Introduction: This Term’s SCOTUS Arbitration Cases 

SCOTUS FAA CasesThe 2021 Term was a busy and controversial one for the United States Supreme Court (“SCOTUS”) regarding abortion, First Amendment rights, Second Amendment rights, and administrative agency power.  However, many may not know SCOTUS decided four Federal Arbitration Act cases during the 2021 Term (the “FAA Cases”), as well as a pair of cases consolidated into one concerning whether U.S. Courts may provide under 28 U.S.C. § 1782 judicial assistance to international arbitration panels sited abroad. See Viking River Cruises, Inc. v. Moriana, 596 U. S. ____, No. 20–1573, slip op. (June 15, 2022) (construing FAA); ZF Automotive US, Inc., et al. v. Luxshare, Ltd., 596 U.S. ___, No. 21–401, slip op. (June 13, 2022) (construing 28 U.S.C. § 1782); Southwest Airlines Co. v. Saxon, 596 U.S. ___, No. 21-309, slip op. (June 6, 2022) (construing FAA); Morgan v. Sundance, Inc., 596 U.S. ___, No. 21-328, slip op. (May 23, 2022) (construing FAA); Badgerow v. Walters, 596 U.S. ___, No. 20-1143, slip op. (March 31, 2022) (construing FAA).  

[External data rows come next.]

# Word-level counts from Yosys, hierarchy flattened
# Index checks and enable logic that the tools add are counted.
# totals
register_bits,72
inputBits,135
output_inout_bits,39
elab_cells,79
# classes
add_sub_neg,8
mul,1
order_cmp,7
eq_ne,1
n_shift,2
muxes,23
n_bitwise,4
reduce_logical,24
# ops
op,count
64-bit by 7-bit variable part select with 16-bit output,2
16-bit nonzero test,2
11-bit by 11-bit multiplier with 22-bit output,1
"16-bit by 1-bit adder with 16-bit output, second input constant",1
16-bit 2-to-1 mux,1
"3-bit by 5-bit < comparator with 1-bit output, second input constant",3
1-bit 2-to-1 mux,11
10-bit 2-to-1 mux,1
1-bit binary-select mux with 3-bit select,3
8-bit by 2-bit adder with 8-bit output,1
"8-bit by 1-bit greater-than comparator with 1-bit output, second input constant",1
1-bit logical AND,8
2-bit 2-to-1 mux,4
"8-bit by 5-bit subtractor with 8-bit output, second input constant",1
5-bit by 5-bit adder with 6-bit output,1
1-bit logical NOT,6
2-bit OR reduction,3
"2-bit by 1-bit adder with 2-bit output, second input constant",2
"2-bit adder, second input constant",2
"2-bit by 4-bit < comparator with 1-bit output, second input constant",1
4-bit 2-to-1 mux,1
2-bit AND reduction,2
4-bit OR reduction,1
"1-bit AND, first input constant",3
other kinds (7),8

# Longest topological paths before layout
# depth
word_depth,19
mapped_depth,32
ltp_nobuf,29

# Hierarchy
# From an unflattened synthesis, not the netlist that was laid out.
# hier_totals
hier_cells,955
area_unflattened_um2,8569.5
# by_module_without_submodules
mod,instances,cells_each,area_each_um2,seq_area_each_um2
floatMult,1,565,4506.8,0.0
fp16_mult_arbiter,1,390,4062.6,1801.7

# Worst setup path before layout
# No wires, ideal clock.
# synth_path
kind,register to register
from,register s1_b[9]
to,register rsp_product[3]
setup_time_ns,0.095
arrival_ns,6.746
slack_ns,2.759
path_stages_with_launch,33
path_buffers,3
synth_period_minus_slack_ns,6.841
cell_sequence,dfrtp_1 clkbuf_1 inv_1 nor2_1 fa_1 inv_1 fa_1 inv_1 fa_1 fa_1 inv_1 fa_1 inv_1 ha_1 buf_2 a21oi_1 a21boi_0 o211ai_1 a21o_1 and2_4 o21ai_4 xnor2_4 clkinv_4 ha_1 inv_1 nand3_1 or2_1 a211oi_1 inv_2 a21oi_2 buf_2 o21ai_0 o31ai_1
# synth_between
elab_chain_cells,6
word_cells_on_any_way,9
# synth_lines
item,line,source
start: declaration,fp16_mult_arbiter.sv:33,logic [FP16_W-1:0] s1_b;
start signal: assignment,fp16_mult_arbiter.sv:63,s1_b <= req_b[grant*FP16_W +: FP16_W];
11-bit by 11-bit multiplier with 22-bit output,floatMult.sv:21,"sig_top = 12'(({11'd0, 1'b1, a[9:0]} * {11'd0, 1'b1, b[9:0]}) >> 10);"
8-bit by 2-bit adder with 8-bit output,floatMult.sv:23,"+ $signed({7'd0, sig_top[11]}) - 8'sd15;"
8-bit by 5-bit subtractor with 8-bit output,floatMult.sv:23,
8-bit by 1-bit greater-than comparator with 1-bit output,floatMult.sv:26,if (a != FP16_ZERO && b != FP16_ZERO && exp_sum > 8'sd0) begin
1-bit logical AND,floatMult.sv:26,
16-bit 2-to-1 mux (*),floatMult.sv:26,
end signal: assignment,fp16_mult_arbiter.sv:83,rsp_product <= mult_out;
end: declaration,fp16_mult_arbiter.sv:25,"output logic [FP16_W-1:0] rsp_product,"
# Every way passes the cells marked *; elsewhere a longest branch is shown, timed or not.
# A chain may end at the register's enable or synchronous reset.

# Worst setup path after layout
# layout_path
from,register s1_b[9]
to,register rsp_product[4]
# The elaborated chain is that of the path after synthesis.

Three of the SCOTUS FAA Cases, Badgerow, Morgan, and Southwest Airlines signal SCOTUS’s apparent intention to construe strictly the Federal Arbitration Act’s text without indulging in any pro-arbitration presumptions or applying arbitration-specific rules intentionally encouraging arbitration-friendly outcomes. ZF Automotive, the 28 U.S.C. § 1782 judicial-assistance case also  employed a strict, textualist approach to interpreting 28 U.S.C. § 1782, used the FAA to help support its conclusion, and held that 28 U.S.C. § 1782 did not authorize U.S. district courts to provide judicial assistance to private arbitration panels sited abroad—an outcome not particularly solicitous of international arbitration. It is therefore at least indirectly supportive of the more textually oriented and arbitration-neutral approach SCOTUS appears to have endorsed with special force during the 2021 Term.  

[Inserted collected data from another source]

`src/rtl/game_pkg.sv`:
```
// ---------------------------------------------------------------------------
// game_pkg: run-state encoding, level width and move-rate defaults shared by
// the scheduler and the sprite animators.   Rev 1.0
// ---------------------------------------------------------------------------
`default_nettype none

package game_pkg;

   typedef enum logic [1:0] {
      S_IDLE = 2'd0,
      S_RUN  = 2'd1,
      S_OVER = 2'd2
   } run_state_t;

   localparam int LEVEL_W = 4;

   localparam int DEF_PERIOD_W        = 20;
   localparam int DEF_INIT_PERIOD     = 500000;
   localparam int DEF_MIN_PERIOD      = 100000;
   localparam int DEF_PERIOD_STEP     = 25000;
   localparam int DEF_MOVES_PER_LEVEL = 640;
   localparam int DEF_LEVEL_MAX       = 15;

   // Shorter period for the next level, clamped so it never drops below the floor.
   function automatic int unsigned dec_period(input int unsigned p,
                                              input int unsigned min_p,
                                              input int unsigned step);
      if (p < min_p + step) begin
         return min_p;
      end
      return p - step;
   endfunction

endpackage

`default_nettype wire

```
`src/rtl/move_scheduler_if.sv`:
```
// ---------------------------------------------------------------------------
// move_scheduler_if: game-control inputs and move/status outputs of the
// scheduler.   Rev 1.0
// ---------------------------------------------------------------------------
`default_nettype none

interface move_scheduler_if;
   import game_pkg::*;

   logic               start;
   logic               collision;
   logic               move;
   logic               running;
   logic               game_over;
   logic [LEVEL_W-1:0] level;

   modport slave (
      input  start,
      input  collision,
      output move,
      output running,
      output game_over,
      output level
   );

   modport master (
      output start,
      output collision,
      input  move,
      input  running,
      input  game_over,
      input  level
   );

endinterface

`default_nettype wire

```
`src/rtl/move_tick_gen.sv`:
```
// ---------------------------------------------------------------------------
// move_tick_gen: free-running cycle counter emitting a registered one-cycle
// tick every period_i enabled cycles.   Rev 1.0
// ---------------------------------------------------------------------------
`default_nettype none

module move_tick_gen #(
   parameter int PERIOD_W = 20
) (
   input  wire logic                clk,
   input  wire logic                reset,
   input  wire logic                enable_i,
   input  wire logic                clear_i,
   input  wire logic [PERIOD_W-1:0] period_i,
   output logic                     tick_o,
   output logic                     wrap_o
);

   logic [PERIOD_W-1:0] cnt_q, cnt_d;
   logic                tick_q, tick_d;
   logic [PERIOD_W-1:0] last_cnt;

   assign last_cnt = period_i - PERIOD_W'(1);
   // wrap_o lets the owner update level/period on the same edge the tick is issued.
   assign wrap_o   = enable_i & ~clear_i & (cnt_q >= last_cnt);

   always_comb begin
      cnt_d  = cnt_q;
      tick_d = 1'b0;
      if (clear_i) begin
         cnt_d = '0;
      end else if (wrap_o) begin
         cnt_d  = '0;
         tick_d = 1'b1;
      end else if (enable_i) begin
         cnt_d = cnt_q + PERIOD_W'(1);
      end
   end

   always_ff @(posedge clk) begin
      if (reset) begin
         cnt_q  <= '0;
         tick_q <= 1'b0;
      end else begin
         cnt_q  <= cnt_d;
         tick_q <= tick_d;
      end
   end

   assign tick_o = tick_q;

endmodule

`default_nettype wire

```
`src/rtl/move_scheduler.sv`:
```
// ---------------------------------------------------------------------------
// move_scheduler: game run-state FSM issuing move pulses whose rate ramps up
// with the level counter.   Rev 1.0
// ---------------------------------------------------------------------------
`default_nettype none

module move_scheduler
   import game_pkg::*;
#(
   parameter int PERIOD_W        = DEF_PERIOD_W,
   parameter int INIT_PERIOD     = DEF_INIT_PERIOD,
   parameter int MIN_PERIOD      = DEF_MIN_PERIOD,
   parameter int PERIOD_STEP     = DEF_PERIOD_STEP,
   parameter int MOVES_PER_LEVEL = DEF_MOVES_PER_LEVEL,
   parameter int LEVEL_MAX       = DEF_LEVEL_MAX
) (
   input  wire logic         clk,
   input  wire logic         reset,
   move_scheduler_if.slave   bus
);

   localparam int MCNT_W = $clog2(MOVES_PER_LEVEL + 1);

   localparam logic [PERIOD_W-1:0] PERIOD_INIT = PERIOD_W'(INIT_PERIOD);
   localparam logic [MCNT_W-1:0]   MCNT_LAST   = MCNT_W'(MOVES_PER_LEVEL - 1);
   localparam logic [LEVEL_W-1:0]  LEVEL_TOP   = LEVEL_W'(LEVEL_MAX);

   run_state_t          state_q, state_d;
   logic                start_q;
   logic [LEVEL_W-1:0]  level_q, level_d;
   logic [PERIOD_W-1:0] period_q, period_d;
   logic [MCNT_W-1:0]   mcnt_q, mcnt_d;

   logic start_rise;
   logic reinit;
   logic tick_en;
   logic tick;
   logic wrap;

   assign start_rise = bus.start & ~start_q;
   // Collision masks the counter so a terminal-count edge cannot also pulse.
   assign tick_en    = (state_q == S_RUN) & ~bus.collision;

   move_tick_gen #(
      .PERIOD_W (PERIOD_W)
   ) u_tick (
      .clk      (clk),
      .reset    (reset),
      .enable_i (tick_en),
      .clear_i  (reinit),
      .period_i (period_q),
      .tick_o   (tick),
      .wrap_o   (wrap)
   );

   always_comb begin
      state_d  = state_q;
      level_d  = level_q;
      period_d = period_q;
      mcnt_d   = mcnt_q;
      reinit   = 1'b0;

      case (state_q)
         S_IDLE: begin
            if (start_rise) begin
               state_d = S_RUN;
               reinit  = 1'b1;
            end
         end
         S_RUN: begin
            if (bus.collision) begin
               state_d = S_OVER;
            end else if (wrap) begin
               if (mcnt_q == MCNT_LAST) begin
                  mcnt_d   = '0;
                  level_d  = (level_q < LEVEL_TOP) ? level_q + LEVEL_W'(1) : level_q;
                  period_d = PERIOD_W'(dec_period(32'(period_q),
                                                  int'(MIN_PERIOD),
                                                  int'(PERIOD_STEP)));
               end else begin
                  mcnt_d = mcnt_q + MCNT_W'(1);
               end
            end
         end
         S_OVER: begin
            if (start_rise) begin
               state_d = S_RUN;
               reinit  = 1'b1;
            end
         end
         default: begin
            state_d = S_IDLE;
         end
      endcase

      if (reinit) begin
         level_d  = '0;
         period_d = PERIOD_INIT;
         mcnt_d   = '0;
      end
   end

   always_ff @(posedge clk) begin
      if (reset) begin
         state_q  <= S_IDLE;
         start_q  <= 1'b0;
         level_q  <= '0;
         period_q <= PERIOD_INIT;
         mcnt_q   <= '0;
      end else begin
         state_q  <= state_d;
         start_q  <= bus.start;
         level_q  <= level_d;
         period_q <= period_d;
         mcnt_q   <= mcnt_d;
      end
   end

   assign bus.move      = tick;
   assign bus.running   = (state_q == S_RUN);
   assign bus.game_over = (state_q == S_OVER);
   assign bus.level     = level_q;

endmodule

`default_nettype wire

```
`src/flat_wrapper.sv`:
```
// flat-port wrapper written by rule: the top's interface ports become plain ports
module move_scheduler_flat import game_pkg::*;
#(
   parameter int PERIOD_W        = DEF_PERIOD_W,
   parameter int INIT_PERIOD     = DEF_INIT_PERIOD,
   parameter int MIN_PERIOD      = DEF_MIN_PERIOD,
   parameter int PERIOD_STEP     = DEF_PERIOD_STEP,
   parameter int MOVES_PER_LEVEL = DEF_MOVES_PER_LEVEL,
   parameter int LEVEL_MAX       = DEF_LEVEL_MAX
)
  (clk, reset, bus_start, bus_collision, bus_move, bus_running, bus_game_over, bus_level);
  move_scheduler_if bus_i ();
  input  wire logic clk;
  input  wire logic reset;
  input wire logic [$bits(bus_i.start)-1:0] bus_start;
  input wire logic [$bits(bus_i.collision)-1:0] bus_collision;
  output wire logic [$bits(bus_i.move)-1:0] bus_move;
  output wire logic [$bits(bus_i.running)-1:0] bus_running;
  output wire logic [$bits(bus_i.game_over)-1:0] bus_game_over;
  output wire logic [$bits(bus_i.level)-1:0] bus_level;
  assign bus_i.start = bus_start;
  assign bus_i.collision = bus_collision;
  assign bus_move = bus_i.move;
  assign bus_running = bus_i.running;
  assign bus_game_over = bus_i.game_over;
  assign bus_level = bus_i.level;
  move_scheduler #(.PERIOD_W(PERIOD_W), .INIT_PERIOD(INIT_PERIOD), .MIN_PERIOD(MIN_PERIOD), .PERIOD_STEP(PERIOD_STEP), .MOVES_PER_LEVEL(MOVES_PER_LEVEL), .LEVEL_MAX(LEVEL_MAX)) u_core (.clk(clk), .reset(reset), .bus(bus_i));
endmodule
```
`config.mk`:
```
export PLATFORM = sky130hd
export DESIGN_NAME = move_scheduler_flat
export DESIGN_NICKNAME = d
export VERILOG_FILES = /design/src/rtl/game_pkg.sv /design/src/rtl/move_scheduler_if.sv /design/src/rtl/move_tick_gen.sv /design/src/rtl/move_scheduler.sv /design/src/flat_wrapper.sv
export SDC_FILE = /design/constraint.sdc
export NUM_CORES = 1
export LEC_CHECK = 0
export CAP_MARGIN = 20
export CORE_UTILIZATION = 60
export DETAILED_ROUTE_END_ITERATION = 12
export PLACE_DENSITY = 0.86
export SYNTH_ARGS = -nofsm -noshare
export SYNTH_HDL_FRONTEND = slang
export SYNTH_SLANG_ARGS = --single-unit
```
`constraint.sdc`:
```
create_clock -name clk -period 6.77 [get_ports clk]
set_input_delay 1.354 -clock clk [delete_from_list [all_inputs] [get_ports clk]]
set_output_delay 1.354 -clock clk [all_outputs]
set_load 0.1 [all_outputs]
```
-- After elaboration in Yosys (flattened, before gate mapping)
Index checks and enable logic that the tools add are counted.
Widths: inputs -> output; s select.
- reductions and logical operators: 8
- bitwise logic cells: 7
- equality and inequality tests: 5
- $add $sub $neg: 5
- muxes and demuxes: 14
- $lt $le $gt $ge: 3
- operators by type and width (operator ; count):
    $add 20x1->20 const B ; 1
    $ge 20x20->1 ; 1
    $lt 20x17->1 const B ; 1
    $mux 20 ; 1
    $sub 20x1->20 const B ; 1
    $sub 20x15->20 const B ; 1
    $mux 17 ; 1
    $add 10x1->10 const B ; 1
    $eq 10x10->1 const B ; 1
    $mux 10 ; 1
    $mux 1 ; 8
    $reduce_and 5->1 ; 1
    $add 4x1->4 const B ; 1
    $and 1x1->1 ; 4
    $lt 4x4->1 const B ; 1
    $mux 2 ; 2
    $pmux 2 s2 ; 1
    $reduce_and 4->1 ; 1
    $reduce_or 2->1 ; 2
    $not 1->1 ; 3
    $reduce_and 3->1 ; 1
    $reduce_or 3->1 ; 1
    $eq 2x1->1 const B ; 1
    $eq 2x2->1 const B ; 1
    4 further kinds ; 4
- register bits after elaboration: 58
- output and inout port bits: 7

-- Longest topological paths before layout
- word-level depth: 11
- mapped depth: 16
- depth with buffers taken out: 13

-- By module
A second synthesis with hierarchy kept.
- cell total of the unflattened synthesis: 418
- area total of the unflattened synthesis: 3632.2 µm²
- by module, submodules not included (module ; area each (µm²) ; cells each ; times used):
    move_tick_gen ; 1825.5 ; 201 ; 1
    move_scheduler ; 1806.7 ; 217 ; 1

-- Worst setup path after synthesis
No wires, ideal clock.
- path kind: register to register
- start point: register u_core.period_q[7]
- end point: register u_core.mcnt_q[3]
- cell stages (with the launch flop): 16
- period minus slack after synthesis: 3.326 ns
- arrival: 3.254 ns
- required time: 6.698 ns
- path slack: 3.444 ns
- cell sequence: dfxtp_1 > buf_4 > nor4_2 > nand2_1 > nor3_1 > nand2b_1 > nor4_1 > xnor2_1 > ha_1 > and4_1 > a221oi_2 > buf_2 > a211o_1 > buf_2 > nand2_1 > a21oi_1
- longest elaborated chain between the ends: 4
- RTL lines (item ; line ; RTL):
    start: declaration ; move_scheduler.sv:31 ; logic [PERIOD_W-1:0] period_q, period_d;
    start signal: assignment ; move_scheduler.sv:114 ; period_q <= period_d;
    $sub 20x1->20 ; move_tick_gen.sv:23 ; assign last_cnt = period_i - PERIOD_W'(1);
    $ge 20x20->1 ; move_tick_gen.sv:25 ; assign wrap_o = enable_i & ~clear_i & (cnt_q >= last_cnt);
    $and 1x1->1 ; move_tick_gen.sv:25 ;
    $reduce_and 3->1 (no line) ; n/a ;
    end signal: assignment ; move_scheduler.sv:115 ; mcnt_q <= mcnt_d;
    end: declaration ; move_scheduler.sv:32 ; logic [MCNT_W-1:0] mcnt_q, mcnt_d;
No other way between the ends.
A chain may end at the register's enable or synchronous reset.

-- Final worst setup path
- start point: register u_core.period_q[7]
- end point: register u_core.mcnt_q[7]
The elaborated chain is that of the path after synthesis.

==> impl_metrics.json <==
{
  "outcome": "finished, final reports clean",
  "drc": 0,
  "die_h_um": 76.5,
  "synth_area_per_cell_um2": 8.35,
  "root_buffer": "clkbuf_8",
  "power.density_cell_area_nw_per_um2": 162,
  "drt_wl_total_um": 6640,
  "cts_resized": 0,
  "clockBufferDepth": 2,
  "timing.final.hold_violations": 0,
  "holdBufCountCts": 0,
  "initial_core_utilization_pct": 63.6,
  "clk_transition_reported_paths_ns": 0.11,
  "port_buffers": 10,
  "drive_above_1_share_pct": 6.73,
  "finalSetupTns_ns": 0,
  "fin_crit_ns": 4.27,
  "grt_start_max_net_pins": 21,
  "routability_driven_placement_congestion_ratio": 0.834,
  "fin_worst_hold_slack_ns": 0.484,
  "wire_length_of_the_first_global_routing_pass_um": 11600,
  "layout.filler_cells": 422,
  "synth_enable_flop_cells": 0,
  "drt_first_iter_violations": 129,
  "leakagePower_uw": 0.00130,
  "synth_seq_cells": 55,
  "gr-usage-all-layers_pct": 24.1,
  "ctsHtreeMaxLevel": 2,
  "netlist.top_cell.by_area": "dfxtp_1",
  "mappedNetlistNets": 426,
  "clock.fmax_mhz": 234,
  "timing.slew.headroom_pct": 26.0,
  "period_share_pct": 63.1,
  "timing_worst_slew_pin_value_ns": 1.11,
  "dr.pass1.iters": 5,
  "vias_per_cell": 5.95,
  "synth_top_area_share_pct": 33.0,
  "final_nets": 427,
  "final_max_slew_viol_count": 0,
  "numClockSinks": 55,
  "first_global_vias": 2680,
  "cp_data_arrival_time_ns": 4.51,
  "timing.critical_path.to_type": "flop",
  "syn2layout_area_growth_pct": 6.42,
  "drtAntennaViolNets": 0,
  "synth_cell_type_count": 61,
  "antenna_cells": 0,
  "synth.area.top_cells": "dfxtp_1 33%, ha_1 8.6%, nor2_1 6.3%",
  "synth-main-ff-cell": "dfxtp_1",
  "tritoncts.num_buffers": 5,
  "top_level_ports": 11,
  "worst_ir_drop_vdd_v": 0.000142,
  "area.sequential_um2": 1100,
  "synthCells": 399,
  "place_hpwl_um": 4870,
  "async_reset_ff_share_pct": 0,
  "num_rows": 26,
  "tritoncts_clock_tree": "built",
  "globalRoute.totalOverflow": 0,
  "design.die.area_um2": 5860,
  "min_path_type": "reg -> reg",
  "clock_insertion_delay_at_the_later_pin_of_the_skew_report_ns": 0.31,
  "crit_type": "reg -> reg",
  "multi_input_logic_area_um2": 2090,
  "post_cts.repair.setup_buffers": 0,
  "via_count": 2801,
  "yosysSeqAreaShare_pct": 33.0,
  "yosys_warnings": 0,
  "netlist_area_um2": 3330,
  "timing.final.setup_violations": 0,
  "critPathLaunchType": "flop",
  "die_w_um": 76.5,
  "grt_antenna_before_repair": 0,
  "max-cap-violations": 0,
  "critPathRequiredTime_ns": 7.01,
  "routed_wirelength_normalized_by_instance_count_um": 14.1,
  "cp_max_fo": 12,
  "worst_clock_skew_ns": 0.00917,
  "grt_setup_unrepaired": "no",
  "area_inside_the_core_boundary_um2": 5240
}
[cells in the mapped netlist, types with 6 or more instances]
cell	n
a211oi_1	6
a21oi_1	28
and3_1	8
clkbuf_1	6
dfxtp_1	55
ha_1	23
inv_1	9
nand2_1	35
nand3_1	21
nand4_1	10
nor2_1	56
nor3_1	11
nor4_1	6
o21ai_0	9
xnor2_1	24
xor2_1	16
[sequential cells by signal, indices dropped and copies added, names as in the netlist]
signal                count
u_core.state_q            2
u_core.u_tick.cnt_q      20
u_core.start_q            1
u_core.bus.level          4
u_core.mcnt_q            10
u_core.period_q          17
u_core.u_tick.tick_o      1
[area by class of cell]
cell class | count | area share [%]
timing repair buffer | 12 | 3.25
clock buffer | 5 | 1.94
multi-input combinational | 317 | 59.0
tap | 70 | 2.47
sequential | 55 | 31.1
inverter | 9 | 0.953
clock inverter | 3 | 1.34
[worst paths after layout]
kind                            start  slack (ns)  cells past startpoint                   to
hold reg to reg   u_core.period_q[19]        0.48                      2  u_core.period_q[19]
hold / removal    u_core.period_q[19]        0.48                      2  u_core.period_q[19]
setup / recovery   u_core.period_q[7]        2.50                     13     u_core.mcnt_q[7]
setup reg to reg   u_core.period_q[7]        2.50                     13     u_core.mcnt_q[7]
[cell usage in the layout (no fill, tap or decap), types with 3 or more instances in the layout]
cell              n
nand2b_1          4
nor3_1           11
xor2_1           16
a211oi_1          6
and3_1            8
ha_1             23
nand2_1          35
nor4_1            6
nand4_1          10
xnor2_1          24
nand3_1          21
o21ai_1           5
inv_1             9
a21oi_1          28
o21ai_0           9
nor2_1           56
clkbuf_8          5
nor2b_1           5
clkdlybuf4s50_1  10
a21o_1            3
dfxtp_1          55
[logic make-up (layout without fill, tap and decap cells)]
| family | count (synthesis) | count (layout) | share of synthesized area (%) |
|---|---|---|---|
| and+or+nand+nor | 175 | 175 | 25.9 |
| AOI/OAI and AO/OA | 78 | 78 | 17.4 |
| xor gates and xnor gates | 40 | 40 | 10.5 |
| buffers and inverters | 27 | 29 | 4.17 |
| adders and majority gates | 23 | 23 | 8.64 |
| DFF | 55 | 55 | 33.0 |
| muxes | 1 | 1 | 0.300 |
[routing by layer]
metal / up-vias / part of all wire, % / GRT usage [%]
met5: - / 0 / 0
met4: 0 / 1.6 / 7.69
met3: 13 / 3.0 / 3.71
met2: 58 / 49 / 42.1
met1: 1311 / 46 / 30.3
li1: 1419 / - / -
[power breakdown]
part / total (uW) / internal (uW) / leakage [uW] / switching (uW)
combinational: 23.2 / 6.39 / 0.000795 / 16.8
clock: 225 / 112 / 0.0000587 / 113
sequential: 325 / 325 / 0.000444 / 0.856
[metrics by stage]
step | area (um^2) | utilization, % | std cells | setup WS, ns | total power [uW]
2_1_floorplan | 3330 | - | 399 | 3.44 | 349
3_3_place_gp | 3430 | 65.5 | 463 | 2.78 | 356
3_5_place_dp | 3430 | 65.5 | 463 | 2.61 | 356
4_1_cts | 3550 | 67.7 | 471 | 2.55 | 580
5_1_grt | 3550 | 67.7 | 471 | 2.18 | 595
6_report | 3550 | 67.7 | 471 | 2.50 | 574
[worst max-delay path: stages (launching register included)]
cell and delay, ns:
dfxtp_1 0.42, nor4_2 0.40, nand2_1 0.13, nor3_1 0.30
nand2b_1 0.12, nor4_1 0.23, xnor2_1 0.17, ha_1 0.28
a21oi_1 0.21, nand2_1 0.09, a221oi_2 0.89, a211o_1 0.47
nand2_1 0.26, a21oi_1 0.21
No activity file was read; power rests on OpenSTA's default activity.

The SCOTUS 2021 Term FAA Cases are not the first ones in which the Court applied textualist interpretations to the FAA. There are others. See, e.g., New Prime Inc. v. Oliveira, ___ U.S. ___, 139 S. Ct. 532 (2019) (discussed here and here). But common themes in three of those FAA Cases—echoed in ZF Automotive —suggest a marked trend by the Court to interpret the FAA in a less expansive manner that is not presumptively arbitration friendly. The expression of these common themes in four cases decided in a single term is particularly significant because Morgan, Southwest Airlines, and ZF Automotive were decided unanimously by all participating Justices and Badgerow was decided 8-1, with now retired Associate Justice Stephen G. Breyer dissenting.  

Many previous FAA SCOTUS decisions of the last three or four decades have been very indulgent of arbitration. The Court encouraged arbitration proliferation far beyond B-2-B commercial and industry arbitration between sophisticated and resource-laden entities of roughly equal bargaining power.  Arbitration was introduced into consumer and employment disputes and other disputes involving persons (including businesses) of vastly disparate resources and sophistication. SCOTUS made arbitration agreements readily enforceable, interpreted them expansively in favor of arbitration, limited defenses to arbitration agreements and awards, and promoted arbitration to make it, at least in the eyes of some, an attractive alternative to litigation. Critics challenged that view and assailed arbitration as “do it yourself court reform.”  The SCOTUS arbitration decisions developed and implemented an expansive federal policy in favor of arbitration and a presumption of arbitrability and championed a very pro-arbitration approach to arbitration law in general.  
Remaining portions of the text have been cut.